ВІРУСКА ЛАБА 12

Means chemoprophylaxis of viral diseases

Topic: Means chemoprophylaxis of viral diseases.

Task:

1. Classify and characterize antiviral drugs.

2. Develop a scheme the main stages of reproduction of viruses, which are antiviral drugs

Sources (guidelines):

1.Калініна О.С., Панікар І.І., Скибіцький В.Г. Ветеринарна вірусологія . м.Львів 2004р., 521 с.

2. Сюрин В.Н., Белоусова Р.В., Фомина Н.В. Диагностика вирусных болезней животных: Справочник. — М.: Агропромиздат, 1991. — 528 с.

1. Most of the antiviral drugs now available are designed to help deal with HIV, herpes viruses, the hepatitis B and C viruses, and influenza A and B viruses. Researchers are working to extend the range of antivirals to other families of pathogens.

Designing safe and effective antiviral drugs is difficult, because viruses use the host's cells to replicate. This makes it difficult to find targets for the drug that would interfere with the virus without also harming the host organism's cells. Moreover, the major difficulty in developing vaccines and anti-viral drugs is due to viral variation.

The emergence of antivirals is the product of a greatly expanded knowledge of the genetic and molecular function of organisms, allowing biomedical researchers to understand the structure and function of viruses, major advances in the techniques for finding new drugs, and the pressure placed on the medical profession to deal with the human immunodeficiency virus (HIV), the cause of acquired immunodeficiency syndrome (AIDS).

The first experimental antivirals were developed in the 1960s, mostly to deal with herpes viruses, and were found using traditional trial-and-error drug discovery methods. Researchers grew cultures of cells and infected them with the target virus. They then introduced into the cultures chemicals which they thought might inhibit viral activity, and observed whether the level of virus in the cultures rose or fell. Chemicals that seemed to have an effect were selected for closer study.

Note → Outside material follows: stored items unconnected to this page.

Source: an optimization exercise on an open RTL-to-GDS flow (aim: small area, a short achievable clock period and few clock cycles per item). Production flows keep margins and buffers that such runs may drop. Only simulation tests tie the RTL to the original design; equivalence was not proved.

### flow/design.v
`timescale 1ns / 1ps
module FloatALUUnit(
    input             clk,
    input             rst,
    input             in_valid,
    output            in_ready,
    input      [1:0]  oper,
    input      [31:0] n1,
    input      [31:0] n2,
    output reg        out_valid,
    output reg [31:0] result,
    output reg        LessThan,
    output reg        Overflow,
    output reg        Underflow,
    output reg        Exception
    );
assign in_ready = 1'b1;
localparam N1 = 6, N2 = 7, N3 = 7, N4 = 5;    
reg        v1;
reg [1:0]  op1;
reg [31:0] a1, b1;
always @(posedge clk) begin
    v1  <= rst ? 1'b0 : in_valid;
    op1 <= oper;
    a1  <= n1;
    b1  <= n2;
end
wire        sa = a1[31], sb = b1[31];
wire [7:0]  e1 = a1[30:23], e2 = b1[30:23];
wire        h  = |e1;
wire [23:0] A  = {h, a1[22:0]};
wire [23:0] B  = {h, b1[22:0]};
wire        exc_ab = (&e1) | (&e2);
wire [8:0]  ediff = {1'b0, e1} - {1'b0, e2};
wire        isGT  = ~ediff[8];
wire [7:0]  ad    = isGT ? ediff[7:0] : (8'd0 - ediff[7:0]);
wire [7:0]  Ebig  = isGT ? e1 : e2;
wire [23:0] big   = isGT ? A : B;
wire [23:0] sml   = isGT ? B : A;
wire [23:0] shd   = sml >> ad;
wire [24:0] asum  = {1'b0, big} + {1'b0, shd};
wire [24:0] adif  = {1'b0, big} - {1'b0, shd};
wire [23:0] adifn = shd - big;
wire        bge   = ~adif[24];
wire        deq   = (adif[23:0] == 24'd0);
wire        mcmp  = isGT ? bge : (~bge | deq);       
wire [23:0] aabs  = bge ? adif[23:0] : adifn;
wire        ro    = op1[0] ^ sa ^ sb;
wire        acar  = ~ro & asum[24];
wire [23:0] ax    = ro ? aabs : asum[23:0];
wire [27:0] anrm;
Norm24 NA(.x(ax), .y(anrm));
wire [22:0] acM   = asum[23:1] + {22'd0, asum[0]};
wire [22:0] aM    = acar ? acM : anrm[22:0];
wire [4:0]  ash   = acar ? 5'd0 : anrm[27:23];
wire [7:0]  anE   = acar ? Ebig + 8'd1 : Ebig;
wire [8:0]  aE    = {1'b0, anE} - {4'd0, ash};
wire        aUf   = aE[8];
wire        aOv   = (Ebig == 8'd254) & (ash == 5'd0);
wire        asg   = ro ? (sa ~^ mcmp) : sa;
wire        lt    = (sa ^ sb) ? sa : (sa ~^ mcmp);
wire [47:0] P    = A * B;
wire        p47  = P[47];
wire        mrnd = p47 ? |P[23:0] : |P[22:0];
wire [22:0] mM   = (p47 ? P[46:24] : P[45:23]) + {22'd0, mrnd};
wire [9:0]  mEs  = {2'd0, e1} + {2'd0, e2} + {9'd0, p47};
wire [9:0]  mEf  = mEs - 10'd127;
wire        mUf  = mEf[9];
wire        mOv  = ~mEf[9] & mEf[8];
wire        ismul = op1 == 2'd2;
wire        isdiv = op1 == 2'd3;
wire [31:0] r4  = ismul ? {sa ^ sb, mEf[7:0], mM} : {asg, aE[7:0], aM};
wire        fOv = ismul ? mOv : aOv;
wire        fUf = ismul ? mUf : aUf;
wire        fEx = exc_ab;
wire [31:0] nres = fOv ? {r4[31], 8'hff, 23'd0} :
                   fUf ? {r4[31], 31'd0} :
                   fEx ? 32'hffffffff : r4;
wire        dExc = exc_ab | ~|b1[30:0];
wire [7:0]  subE = e1 - e2;
wire [27:0] dn1, dn2;
Norm24 ND1(.x(A), .y(dn1));
Norm24 ND2(.x(B), .y(dn2));
wire [7:0]  tE1  = subE + 8'd127 - {3'd0, dn1[27:23]};
wire [8:0]  tE2  = {1'b0, tE1} + {4'd0, dn2[27:23]};
wire [26:0] s_1, c_1;
wire [N1-1:0] qp_1, qn_1;
SrtChain #(.N(N1)) C1(.s2({3'b000, 1'b1, dn1[22:0]}), .c2(27'd0), .dm(dn2[22:0]),
                      .so(s_1), .co(c_1), .qp(qp_1), .qn(qn_1));
reg        v2, isd2, lt2;
reg [26:0] s2r, c2r;
reg [22:0] dm2;
reg [N1-1:0] qp2, qn2;
reg [8:0]  tE2r2;
reg        dsg2, dex2;
always @(posedge clk) begin
    v2    <= rst ? 1'b0 : v1;
    isd2  <= isdiv;
    lt2   <= lt;
    s2r   <= s_1;
    c2r   <= c_1;
    dm2   <= isdiv ? dn2[22:0] : nres[22:0];
    tE2r2 <= isdiv ? tE2 : nres[31:23];
    dsg2  <= sa ^ sb;
    dex2  <= dExc;
    qp2   <= isdiv ? qp_1 : {fOv, fUf, fEx, 3'b000};
    qn2   <= qn_1;
end
wire [26:0] s_2, c_2;
wire [N2-1:0] qp_2, qn_2;
SrtChain #(.N(N2)) C2(.s2({s2r[25:0], 1'b0}), .c2({c2r[25:0], 1'b0}), .dm(dm2),
                      .so(s_2), .co(c_2), .qp(qp_2), .qn(qn_2));
reg        v3, isd3, lt3;
reg [26:0] s3r, c3r;
reg [22:0] dm3;
reg [N1+N2-1:0] qp3, qn3;
reg [8:0]  tE2r3;
reg        dsg3, dex3;
always @(posedge clk) begin
    v3 <= rst ? 1'b0 : v2;
    isd3 <= isd2; lt3 <= lt2;
    s3r <= s_2; c3r <= c_2; dm3 <= dm2;
    qp3 <= {qp2, qp_2}; qn3 <= {qn2, qn_2};
    tE2r3 <= tE2r2; dsg3 <= dsg2; dex3 <= dex2;
end
wire [26:0] s_3, c_3;
wire [N3-1:0] qp_3, qn_3;
SrtChain #(.N(N3)) C3(.s2({s3r[25:0], 1'b0}), .c2({c3r[25:0], 1'b0}), .dm(dm3),
                      .so(s_3), .co(c_3), .qp(qp_3), .qn(qn_3));
reg        v4, isd4, lt4;
reg [26:0] s4r, c4r;
reg [22:0] dm4;
reg [N1+N2+N3-1:0] qp4, qn4;
reg [8:0]  tE2r4;
reg        dsg4, dex4;
always @(posedge clk) begin
    v4 <= rst ? 1'b0 : v3;
    isd4 <= isd3; lt4 <= lt3;
    s4r <= s_3; c4r <= c_3; dm4 <= dm3;
    qp4 <= {qp3, qp_3}; qn4 <= {qn3, qn_3};
    tE2r4 <= tE2r3; dsg4 <= dsg3; dex4 <= dex3;
end
wire [26:0] s_4, c_4;
wire [N4-1:0] qp_4, qn_4;
SrtChain #(.N(N4)) C4(.s2({s4r[25:0], 1'b0}), .c2({c4r[25:0], 1'b0}), .dm(dm4),
                      .so(s_4), .co(c_4), .qp(qp_4), .qn(qn_4));
wire [26:0] wfin = s_4 + c_4;
wire        wneg = wfin[26];
wire [24:0] Qp   = {qp4, qp_4};
wire [24:0] Qn   = {qn4, qn_4};
wire [24:0] Q    = Qp - Qn - {24'd0, wneg};
wire        q24  = Q[24];
wire [22:0] dM   = q24 ? Q[23:1] : Q[22:0];
wire [7:0]  E3   = tE2r4[7:0] - 8'd1;
wire        E3c  = |tE2r4[7:0];
wire [7:0]  dE   = q24 ? tE2r4[7:0] : E3;
wire        dOv  = q24 ? 1'b0 : (tE2r4[8] & E3c);
wire        dUf  = q24 ? ~tE2r4[8] : ~(tE2r4[8] | E3c);
wire [31:0] dres = dOv ? {dsg4, 8'hff, 23'd0} :
                   dUf ? {dsg4, 31'd0} :
                   dex4 ? 32'hffffffff : {dsg4, dE, dM};
localparam QT = N1 + N2 + N3 - 1;
always @(posedge clk) begin
    out_valid <= rst ? 1'b0 : v4;
    LessThan  <= lt4;
    if (isd4) begin
        result <= dres; Overflow <= dOv; Underflow <= dUf; Exception <= dex4;
    end else begin
        result <= {tE2r4, dm4}; Overflow <= qp4[QT]; Underflow <= qp4[QT-1];
        Exception <= qp4[QT-2];
    end
end
endmodule
module Norm24(input [23:0] x, output reg [27:0] y);    
integer k;
reg [4:0] z;
reg found;
always @* begin
    z = 5'd0; found = 1'b0;
    for (k = 23; k >= 0; k = k - 1)
        if (!found && x[k]) begin z = 23 - k; found = 1'b1; end
    if (!found || z == 5'd19)
        y = 28'd0;
    else
        y = {z, x[22:0] << z};
end
endmodule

This was a very time-consuming, hit-or-miss procedure, and in the absence of a good knowledge of how the target virus worked, it was not efficient in discovering effective antivirals which had few side effects. Only in the 1980s, when the full genetic sequences of viruses began to be unraveled, did researchers begin to learn how viruses worked in detail, and exactly what chemicals were needed to thwart their reproductive cycle.

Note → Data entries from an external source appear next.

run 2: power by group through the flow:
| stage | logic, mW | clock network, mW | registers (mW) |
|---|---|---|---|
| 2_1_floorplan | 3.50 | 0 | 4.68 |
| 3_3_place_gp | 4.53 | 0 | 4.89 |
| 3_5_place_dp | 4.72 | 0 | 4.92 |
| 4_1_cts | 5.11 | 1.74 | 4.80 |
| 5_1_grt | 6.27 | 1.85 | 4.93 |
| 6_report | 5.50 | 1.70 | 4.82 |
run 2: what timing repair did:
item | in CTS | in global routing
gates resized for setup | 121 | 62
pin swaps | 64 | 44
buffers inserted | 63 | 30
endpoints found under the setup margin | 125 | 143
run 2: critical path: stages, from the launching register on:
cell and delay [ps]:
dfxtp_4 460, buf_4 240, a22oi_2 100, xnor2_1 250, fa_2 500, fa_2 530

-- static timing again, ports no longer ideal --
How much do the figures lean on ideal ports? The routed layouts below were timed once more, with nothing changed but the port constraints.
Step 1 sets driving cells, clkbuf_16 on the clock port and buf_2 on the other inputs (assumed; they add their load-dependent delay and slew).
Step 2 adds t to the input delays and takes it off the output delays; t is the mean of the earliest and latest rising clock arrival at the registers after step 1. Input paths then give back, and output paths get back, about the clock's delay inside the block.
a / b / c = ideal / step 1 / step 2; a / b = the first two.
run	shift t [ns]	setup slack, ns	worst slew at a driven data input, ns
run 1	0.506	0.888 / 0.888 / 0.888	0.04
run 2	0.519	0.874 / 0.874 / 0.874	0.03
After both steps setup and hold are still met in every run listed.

The main clinical classification of these drugs is based on their primary use. According to this criterion, the following groups are distinguished:

• Anti-herpetic drugs - have the greatest activity against the viruses of the shingles Acyclovir - the best antiviral agent for the treatment of herpes simplex.

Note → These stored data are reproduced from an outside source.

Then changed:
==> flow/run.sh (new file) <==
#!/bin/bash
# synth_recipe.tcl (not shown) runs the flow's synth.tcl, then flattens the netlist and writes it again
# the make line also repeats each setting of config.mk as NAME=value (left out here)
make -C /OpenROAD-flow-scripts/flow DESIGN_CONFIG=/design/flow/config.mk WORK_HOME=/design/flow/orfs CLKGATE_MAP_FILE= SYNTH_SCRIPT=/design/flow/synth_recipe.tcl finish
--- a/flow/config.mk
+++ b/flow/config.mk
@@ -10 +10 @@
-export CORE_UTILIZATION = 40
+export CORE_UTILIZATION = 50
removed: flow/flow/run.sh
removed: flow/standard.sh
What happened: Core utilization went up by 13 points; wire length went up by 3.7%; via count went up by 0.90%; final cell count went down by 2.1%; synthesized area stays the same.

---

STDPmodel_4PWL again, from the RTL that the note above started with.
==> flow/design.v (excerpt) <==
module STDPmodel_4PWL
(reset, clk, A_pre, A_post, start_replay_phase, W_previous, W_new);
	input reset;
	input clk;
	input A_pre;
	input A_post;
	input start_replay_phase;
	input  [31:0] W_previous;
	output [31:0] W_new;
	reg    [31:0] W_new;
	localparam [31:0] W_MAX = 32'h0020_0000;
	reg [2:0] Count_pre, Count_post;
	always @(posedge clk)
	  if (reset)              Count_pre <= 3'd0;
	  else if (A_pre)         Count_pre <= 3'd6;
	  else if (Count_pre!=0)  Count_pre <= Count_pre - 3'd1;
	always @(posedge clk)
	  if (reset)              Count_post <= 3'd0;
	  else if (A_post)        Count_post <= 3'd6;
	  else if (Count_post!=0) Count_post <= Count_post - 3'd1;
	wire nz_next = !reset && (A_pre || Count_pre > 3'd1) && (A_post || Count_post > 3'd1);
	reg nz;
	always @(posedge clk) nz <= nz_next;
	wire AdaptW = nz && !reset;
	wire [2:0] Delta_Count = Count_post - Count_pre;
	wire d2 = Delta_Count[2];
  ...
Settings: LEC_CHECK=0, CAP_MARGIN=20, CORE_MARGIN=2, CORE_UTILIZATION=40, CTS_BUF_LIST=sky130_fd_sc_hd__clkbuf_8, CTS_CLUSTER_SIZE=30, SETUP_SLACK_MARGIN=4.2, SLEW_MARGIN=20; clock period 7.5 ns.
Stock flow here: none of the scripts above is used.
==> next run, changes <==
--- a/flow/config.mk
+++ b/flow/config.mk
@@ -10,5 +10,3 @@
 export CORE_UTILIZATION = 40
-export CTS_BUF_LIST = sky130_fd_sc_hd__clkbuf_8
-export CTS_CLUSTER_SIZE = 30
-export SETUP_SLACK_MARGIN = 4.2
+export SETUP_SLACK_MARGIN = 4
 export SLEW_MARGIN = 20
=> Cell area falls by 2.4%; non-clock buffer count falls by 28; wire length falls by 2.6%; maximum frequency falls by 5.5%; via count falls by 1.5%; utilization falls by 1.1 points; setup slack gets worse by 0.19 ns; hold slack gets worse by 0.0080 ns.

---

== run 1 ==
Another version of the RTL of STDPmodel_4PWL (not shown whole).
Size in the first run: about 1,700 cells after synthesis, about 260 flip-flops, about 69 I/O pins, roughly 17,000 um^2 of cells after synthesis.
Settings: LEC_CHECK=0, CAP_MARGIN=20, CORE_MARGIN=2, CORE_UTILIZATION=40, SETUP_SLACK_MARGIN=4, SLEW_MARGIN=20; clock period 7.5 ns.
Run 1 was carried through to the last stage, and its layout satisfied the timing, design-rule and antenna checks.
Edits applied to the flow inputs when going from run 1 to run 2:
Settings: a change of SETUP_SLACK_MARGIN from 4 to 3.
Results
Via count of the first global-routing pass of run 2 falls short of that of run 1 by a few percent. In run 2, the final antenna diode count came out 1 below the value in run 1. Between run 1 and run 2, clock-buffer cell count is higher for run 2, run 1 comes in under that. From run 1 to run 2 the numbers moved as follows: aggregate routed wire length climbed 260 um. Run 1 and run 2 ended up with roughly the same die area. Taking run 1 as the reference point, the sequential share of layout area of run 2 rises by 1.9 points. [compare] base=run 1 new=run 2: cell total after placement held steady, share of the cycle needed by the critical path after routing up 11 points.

• Anti-cytomegalovirus agents - have the maximum effect against the Epstein-Barr virus, cytomegalovirus.

• Anti-influenza means - with the help of them the flu is treated. There are 2 subgroups of these drugs - M2-channel blockers and neuraminidase inhibitors.

• Means with extended spectrum of antiviral activity - have activity against most viruses.In general, natural interferon is the best antiviral agent against almost all known viruses. However, the introduction of significant amounts of interferon analogues in the body (recombinant analogues obtained with the help of genetic engineering) have a large number of serious side effects.

• Inductors of endogenous interferons - this group of agents stimulates the synthesis of the body's own interferons that inhibit the development and replication of viruses.

2. Steps of Virus Infections

A virus must use cell processes to replicate. The viral replication cycle can produce dramatic biochemical and structural changes in the host cell, which may cause cell damage. These changes, called cytopathic (causing cell damage) effects, can change cell functions or even destroy the cell. Some infected cells, such as those infected by the common cold virus known as rhinovirus, die through lysis (bursting) or apoptosis (programmed cell death or “cell suicide”), releasing all progeny virions at once. The symptoms of viral diseases result from the immune response to the virus, which attempts to control and eliminate the virus from the body and from cell damage caused by the virus. Many animal viruses, such as HIV (Human Immunodeficiency Virus), leave the infected cells of the immune system by a process known as budding, where virions leave the cell individually. During the budding process, the cell does not undergo lysis and is not immediately killed. However, the damage to the cells that the virus infects may make it impossible for the cells to function normally, even though the cells remain alive for a period of time. Most productive viral infections follow similar steps in the virus replication cycle: attachment, penetration, uncoating, replication, assembly, and release.